As usual, Yribe noted, there were not enough men to mount a
proper patrol. Ideally, they shouldn’t be maneuvering around
here with anything less than a squad, about nine or ten men. But
that almost never happened. If the soldiers here in the Triangle of
Death followed the directives specifying the minimum number of men for whatever task was at hand, they’d simply never get
anything done. Three-, four-, five-man patrols were common to
the point of being standard. Yribe pointed out that there were not
enough soldiers even for that bare minimum. Allen told him to
grab a guy from here and pick up two more men on his way to
the house from T.C.P.2, which was about three-quarters of a mile
southwest. Allen would radio ahead so they would be waiting.

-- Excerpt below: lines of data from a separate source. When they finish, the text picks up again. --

This design comes from an exercise in tuning for small area, a short achievable clock period and few clock cycles per item on the open sky130 flow, not from production work.
No run shown here included a check of the RTL's function; only the layout flow was run.
Power and IR drop assume default switching activity.

## flow/design.v (module list and top-level ports; edited modules follow where they fit)
// module MGT_01_booth_row: 22 lines
// module MGT_01_booth_bit: 7 lines
// module MGT_01_fa: 8 lines
// module MGT_01_ha: 8 lines
// module MGT_01_mul_unit: 446 lines
module MGT_01_mul_unit
(  
  input  logic signed [31:0]       multiplier_i, multiplicand_i,
  input  logic                     clk_i, clk_en_i,                
  input  logic                     rst_n_i,                        
  input  logic [1:0]               operation_i,
  output logic signed [31:0]       result_o,
  output logic                     valid_o
);
  // ...
==> flow/run.sh <==
#!/bin/bash
# synth_recipe.tcl (not shown) runs the flow's synth.tcl, then flattens the netlist and writes it again
# the make line also repeats each setting of config.mk as NAME=value (left out here)
make -C /OpenROAD-flow-scripts/flow DESIGN_CONFIG=/design/flow/config.mk WORK_HOME=/design/flow/orfs CLKGATE_MAP_FILE= SYNTH_SCRIPT=/design/flow/synth_recipe.tcl finish
==> flow/config.mk <==
export PLATFORM = sky130hd
export DESIGN_NAME = MGT_01_mul_unit
export DESIGN_NICKNAME = MGT_01_mul_unit
export VERILOG_FILES = /design/flow/design.v
export SDC_FILE = /design/flow/constraint.sdc
export NUM_CORES = 4
export LEC_CHECK = 0
export CAP_MARGIN = 20
export CORE_MARGIN = 2
export CORE_UTILIZATION = 55
export PLACE_DENSITY = 0.65
export SLEW_MARGIN = 20
export SYNTH_HIERARCHICAL = 1
export SYNTH_MINIMUM_KEEP_SIZE = 0
==> flow/constraint.sdc <==
create_clock -name core_clock -period 10.0 [get_ports {clk_i}]
set_input_delay 2.0000 -clock core_clock [delete_from_list [all_inputs] [get_ports {clk_i}]]
set_output_delay 2.0000 -clock core_clock [all_outputs]
set_load 0.01 [all_outputs]
==> notes.md, run 1 <==
- Status: no timing/DRC/antenna violations
- Worst Setup SP: lc_q[0]$_DFFE_PP_
- Clock root buffer master: clkbuf_16
- Worst hold path endpoint: res_q[11]$_DFFE_PP_
- Cell family with most CP delay: compound AO/OA/AOI/OAI gates
- Pleak: 6.41 nW
- Top pwr grp: combinational logic
- Hold_sp: res_q[19]$_DFFE_PP_
- Non-clk buf share: 6.68%
- PostCTS Resize Cnt: 0
- #FFs+latches synth: 166
- Tap Count: 341
- Logic inverters: 39
- Syn Inst Count: 1293
- First-pass GRT wire length: 61100 µm
- Via count: 10600
- Final setup violation count: 0
- Crit path depth: 22
- Least-Margin Pin Slew: 1.04 ns
- Most common cell in the synthesized netlist: xnor2_1
- Cell variety after synth: 63
- Syn_area_per_cell: 11.8 µm²
- Layout Utilization: 63.9%
- Net Sw Frac: 43.9%
- Core box area: 27000 µm²
- Post-synth top area share: 25.1%
- Seq group: 1.27 mW
- Drt via density: 6.03
- Non-clk bufs: 119
- M1 WL: 17700 µm
- Layout cell share with drive strength beyond 1: 14.9%
- # fillers: 2205
- Post-synth EDFFs: 127
- CTS buffer count: 17
- Seq pwr share: 21.4%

“And be sure to bring a camera,” Allen said. “Battalion is going
to want pictures.”
Yribe grabbed another soldier and an interpreter and headed
out. It was getting to be late afternoon. First Platoon, Bravo
Company and all of 1st Battalion of the 502nd Infantry/Regiment,
101st Airborne Division had been in theater for five and a half months. Five and a half more months to go. It felt like an eternity
months. Five and a half more months to go. It felt like an eternity —with an eternity yet to come.

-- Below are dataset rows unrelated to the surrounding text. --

Source: an optimization exercise on an open RTL-to-GDS flow (aim: small area). Production flows keep margins and buffers that such runs may drop.
Only simulation tests tie the RTL to the original design; equivalence was not proved.
Power figures rest on the tool's default switching activity, not on a simulated workload.

==> trial 7 <==
==> flow/design.v (excerpt) <==
module axi_gpio #(
    parameter int N_GPIOS = 32,
    parameter int AXI_ADDR_WIDTH = 12,
    parameter int AXI_DATA_WIDTH = 32
)(
   input aclk,
   input aresetn,
   input  logic [N_GPIOS-1:0] gpio_in_raw ,
   output logic [N_GPIOS-1:0] gpio_out,
   output logic irq,  
   output logic arready,
   input logic [AXI_ADDR_WIDTH-1:0] araddr,
   input logic arvalid,
   output logic [AXI_DATA_WIDTH-1:0] rdata,
   output logic [1:0] rresp,
   output logic rvalid,
   input logic rready,
   input logic wvalid,
   output logic wready,
   input logic [AXI_DATA_WIDTH-1:0] wdata,
   input logic [AXI_DATA_WIDTH/8-1:0] wstrb,
   input logic bready,
   output logic bvalid,
   output logic [1:0] bresp,
   output logic awready,
   input logic [AXI_ADDR_WIDTH-1:0] awaddr,
   input logic awvalid
);
Settings: LEC_CHECK=0, CAP_MARGIN=5, CORE_MARGIN=2, CORE_UTILIZATION=40, PLACE_DENSITY=0.85, SLEW_MARGIN=5; clock period 5.0 ns.
standard.sh (not shown) runs the stock make flow with config.mk's settings and CLKGATE_MAP_FILE= SYNTH_SCRIPT=/design/flow/synth_recipe.tcl, a recipe that flattens the netlist after the stock synthesis.
==> flow/flow/run.sh <==
#!/bin/bash
# Own layout flow:
#  1. the standard synthesis (standard.sh synth), unchanged;
#  2. the combinational cells of its netlist are re-mapped by ABC with
#     area-oriented scripts (several seeds, smallest kept); every flip-flop
#     instance (name, cell type) is kept, and each result is proven
#     equivalent to the standard netlist before it may be used;
#  3. the standard layout from that netlist, with input/output ports
#     buffered by buf_1 cells and a clock tree of clkbuf_8 leaf clusters
#     without dummy loads.
set -uo pipefail
here=$(pwd)
R=$here/orfs/results/$FLOW_PLATFORM/axi_gpio/base
export LIB=$FLOW_HOME/platforms/$FLOW_PLATFORM/lib/sky130_fd_sc_hd__tt_025C_1v80.lib

bash standard.sh synth > synth.log 2>&1 || exit 1

python3 flow/splitlib.py $LIB seq.lib comb.lib > splitlib.log 2>&1
DU=""
for c in $(sed -n '/DONT_USE_CELLS/,/^#/p' $FLOW_HOME/platforms/$FLOW_PLATFORM/config.mk | grep -o 'sky130_fd_sc_hd__[a-z0-9_]*'); do
  DU="$DU -dont_use $c"
done
export DU
cp $R/1_2_yosys.v 1_2_yosys_std.v

for t in s0 s7 s13 fast; do
  bash flow/remap.sh 1_2_yosys_std.v 1_2_yosys_$t.v flow/remap_$t.abc $t > remap_sh_$t.log 2>&1 &
done
wait
best=""; barea=""
for t in s0 s7 s13 fast; do
  [[ -s area_$t.txt ]] || continue
  a=$(cat area_$t.txt)
  if [[ -z "$best" ]] || awk "BEGIN{exit !($a < $barea)}"; then best=$t; barea=$a; fi
done
echo "remap choice: ${best:-none} area ${barea:-n/a}" > remap_choice.log
if [[ -n "$best" ]]; then
  cp 1_2_yosys_$best.v $R/1_2_yosys.v
  rm -f $R/1_synth.odb
fi

bash standard.sh \
  BUFFER_PORTS_ARGS="-buffer_cell sky130_fd_sc_hd__buf_1" \
  CTS_ARGS="-sink_clustering_enable -repair_clock_nets -dont_use_dummy_load -buf_list sky130_fd_sc_hd__clkbuf_8 -sink_clustering_size 14 -sink_clustering_max_diameter 80 -sink_buffer_max_cap_derate 1.0" \
  finish > finish.log 2>&1
==> flow/flow/remap.sh <==
#!/bin/bash
# usage: remap.sh in.v out.v script.abc tag
# Re-maps the combinational cells of in.v with ABC; flip-flops are kept as
# they are (black boxes). Writes out.v and the log remap_<tag>.log.
in=$1; out=$2; scr=$3; tag=$4
cat > remap_$tag.ys <<EOF
read_liberty -lib seq.lib
read_liberty -ignore_miss_func comb.lib
read_verilog $in
hierarchy -top $FLOW_TOP
flatten
opt_clean -purge
abc -liberty $LIB $DU -script $scr
opt_clean -purge
splitnets
opt_clean -purge
hilomap -singleton -hicell sky130_fd_sc_hd__conb_1 HI -locell sky130_fd_sc_hd__conb_1 LO
insbuf -buf sky130_fd_sc_hd__buf_4 A X
rename -enumerate -pattern remap_%_ w:\\\$*
rename -enumerate -pattern remapc_%_ c:\\\$*
stat -liberty $LIB
write_verilog -noattr -noexpr -nohex -nodec $out
EOF
yosys -l remap_$tag.log -q remap_$tag.ys > /dev/null 2>&1 || exit 1
# formal check: the re-mapped netlist must equal the standard one
cat > equiv_$tag.ys <<EOF
read_liberty -ignore_miss_func seq.lib
read_liberty -ignore_miss_func comb.lib
read_verilog $in
rename $FLOW_TOP gold
read_verilog $out
rename $FLOW_TOP gate
flatten
opt_clean
async2sync
equiv_make gold gate equiv
hierarchy -top equiv
equiv_simple -seq 2
equiv_induct
equiv_status -assert
EOF
yosys -l equiv_$tag.log -q equiv_$tag.ys > /dev/null 2>&1 || exit 1
grep -q "Equivalence successfully proven" equiv_$tag.log || exit 1
grep "Chip area" remap_$tag.log | awk '{print $NF}' > area_$tag.txt
==> flow/flow/remap_fast.abc <==
strash
dc2
dc2
dch -f
amap
topo
==> flow/flow/remap_s0.abc <==
strash
&get -n
&deepsyn -J 50 -T 240 -S 0
&put
dch -f
amap -m -F 4 -A 10 -C 2000
topo
==> flow/flow/remap_s13.abc <==
strash
&get -n
&deepsyn -J 50 -T 240 -S 13
&put
dch -f
amap -m -F 4 -A 10 -C 2000
topo
==> flow/flow/remap_s21.abc <==
strash
&get -n
&deepsyn -J 50 -T 240 -S 21
&put
dch -f
amap -m -F 4 -A 10 -C 2000
topo
==> flow/flow/remap_s7.abc <==
strash
&get -n
&deepsyn -J 50 -T 240 -S 7
&put
dch -f
amap -m -F 4 -A 10 -C 2000
topo
==> flow/flow/splitlib.py <==
# Split the platform liberty into sequential cells (kept as black boxes)
# and combinational cells (read as logic so ABC can re-map them).
import re, sys
src, seq_out, comb_out = sys.argv[1:4]
t = open(src).read()
starts = [m.start() for m in re.finditer(r'\n\s*cell\s*\(', t)]
hdr = t[:starts[0]]
seq, comb = [], []
for s in starts:
    p = t.index('{', s); depth = 0
    while True:
        c = t[p]
        if c == '{': depth += 1
        elif c == '}':
            depth -= 1
            if depth == 0: break
        p += 1
    body = t[s:p + 1]
    (seq if re.search(r'\b(ff|latch|statetable)\s*\(', body) else comb).append(body)
open(seq_out, 'w').write(hdr + ''.join(seq) + '\n}\n')
open(comb_out, 'w').write(hdr + ''.join(comb) + '\n}\n')
==> inputs of build 46, as changes to trial 7 <==
--- a/flow/design.v
+++ b/flow/design.v
@@ -37,17 +37,15 @@
   localparam logic [3:0] EDGE_EN_W  = 4'h8;
   localparam logic [3:0] EDGE_POL_W = 4'h9;
   localparam logic [3:0] LVL_POL_W  = 4'hA;
   localparam logic [3:0] VERSION_W  = 4'hB;
   localparam logic [3:0] SCRATCH_W  = 4'hC;
   localparam logic [3:0] DEBOUNCE_W = 4'hD;
   logic [31:0] dir_q, out_q, irq_mask_q, irq_status_q;
-  logic [31:0] edge_en_q, edge_npol_q, lvl_npol_q, scratch_q;
-  wire [31:0] edge_pol_q = ~edge_npol_q;
-  wire [31:0] lvl_pol_q = ~lvl_npol_q;
+  logic [31:0] edge_en_q, edge_pol_q, lvl_pol_q, scratch_q;
   logic [7:0]  debounce_cfg_q;
   logic [31:0] in_meta, in_sync, in_db_q, in_db_d;
   logic [7:0]  db_cnt [0:31];
   logic [3:0]  awcode_q;
   logic [31:0] wdata_q;
   logic [3:0]  wstrb_q;
   logic        clr_p1, clr_p2;    
@@ -91,31 +89,31 @@
   wire wr_db    = wr_apply & (awcode_q == DEBOUNCE_W);
   always_ff @(posedge aclk or negedge aresetn) begin
     if (!aresetn) begin
       dir_q          <= '0;
       out_q          <= '0;
       irq_mask_q     <= '0;
       edge_en_q      <= '0;
-      edge_npol_q    <= '0;
-      lvl_npol_q     <= '0;
+      edge_pol_q     <= '1;
+      lvl_pol_q      <= '1;
       scratch_q      <= '0;
       debounce_cfg_q <= '0;
       clr_p1         <= 1'b0;
       clr_p2         <= 1'b0;
     end else begin
       for (int i = 0; i < 32; i++) begin
         if (bmask[i]) begin
           if (wr_dir)  dir_q[i]      <= wdata_q[i];
           if (wr_out)  out_q[i]      <= wdata_q[i];
           if (wr_set & wdata_q[i]) out_q[i] <= 1'b1;
           if (wr_clr & wdata_q[i]) out_q[i] <= 1'b0;
           if (wr_mask) irq_mask_q[i] <= wdata_q[i];
           if (wr_een)  edge_en_q[i]  <= wdata_q[i];
-          if (wr_epol) edge_npol_q[i] <= ~wdata_q[i];
-          if (wr_lpol) lvl_npol_q[i]  <= ~wdata_q[i];
+          if (wr_epol) edge_pol_q[i] <= wdata_q[i];
+          if (wr_lpol) lvl_pol_q[i]  <= wdata_q[i];
           if (wr_scr)  scratch_q[i]  <= wdata_q[i];
         end
       end
       if (wr_db & wstrb_q[0]) debounce_cfg_q <= wdata_q[7:0];
       clr_p1 <= wr_iclr;
       clr_p2 <= clr_p1;
     end
==> flow/run.sh (new file) <==
#!/bin/bash
# synth_recipe.tcl (not shown) runs the flow's synth.tcl, then flattens the netlist and writes it again
# the make line also repeats each setting of config.mk as NAME=value (left out here)
make -C /OpenROAD-flow-scripts/flow DESIGN_CONFIG=/design/flow/config.mk WORK_HOME=/design/flow/orfs CLKGATE_MAP_FILE= SYNTH_SCRIPT=/design/flow/synth_recipe.tcl finish
CAP_MARGIN = 20   (was 5)
CTS_BUF_LIST = sky130_fd_sc_hd__clkbuf_4   (was not set)
PLACE_DENSITY = not set   (was 0.85)
SLEW_MARGIN = 20   (was 5)
removed: flow/flow/run.sh
removed: flow/flow/remap.sh
removed: flow/flow/remap_fast.abc
removed: flow/flow/remap_s0.abc
removed: flow/flow/remap_s13.abc
removed: flow/flow/remap_s21.abc
removed: flow/flow/remap_s7.abc
removed: flow/flow/splitlib.py
removed: flow/standard.sh
==> summary of the runs <==
Of build 46 and trial 7, trial 7 has the higher fmax (gap about 9%, measured against trial 7). Build 46 went through all stages and came out clean. Trial 7 completed without violations. Between trial 7 and build 46, the lower sequential share of layout area is in build 46 (gap 12 points). Between trial 7 and build 46, the lower global-route usage is in build 46 (gap 1.4 points). Of trial 7 and build 46, build 46 has the higher cell count (gap about 13%, measured against build 46). In sequential cell count, build 46 and trial 7 do not differ.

Yribe arrived at T.C.P.2 and Cortez[L] and Spielman [R]were ready to
go, suited up in full body armor, helmets, and weapons. Third
Squad’s leader, Staff Sergeant Eric Lauzier, was on leave for a month, so twenty-three-year-old Paul Cortez was acting squad
leader, a job many in Bravo Company thought was beyond him.
He wasn’t even a sergeant, which is usually a requirement for
leading a squad. He had passed the promotion board, but he wouldn’t pin on his stripes for a few weeks, so he was technically
a specialist promo-table. A lot of Cortez’s peers and superiors in
Bravo thought he was a punk who shouldn’t have been promoted
at all. They found him immature, insecure, and a loudmouth, with a nasty streak to boot. He was probably the guy most
desperate to prove he was as good a soldier and as tough a
character as Yribe, but he wasn’t and he never would be.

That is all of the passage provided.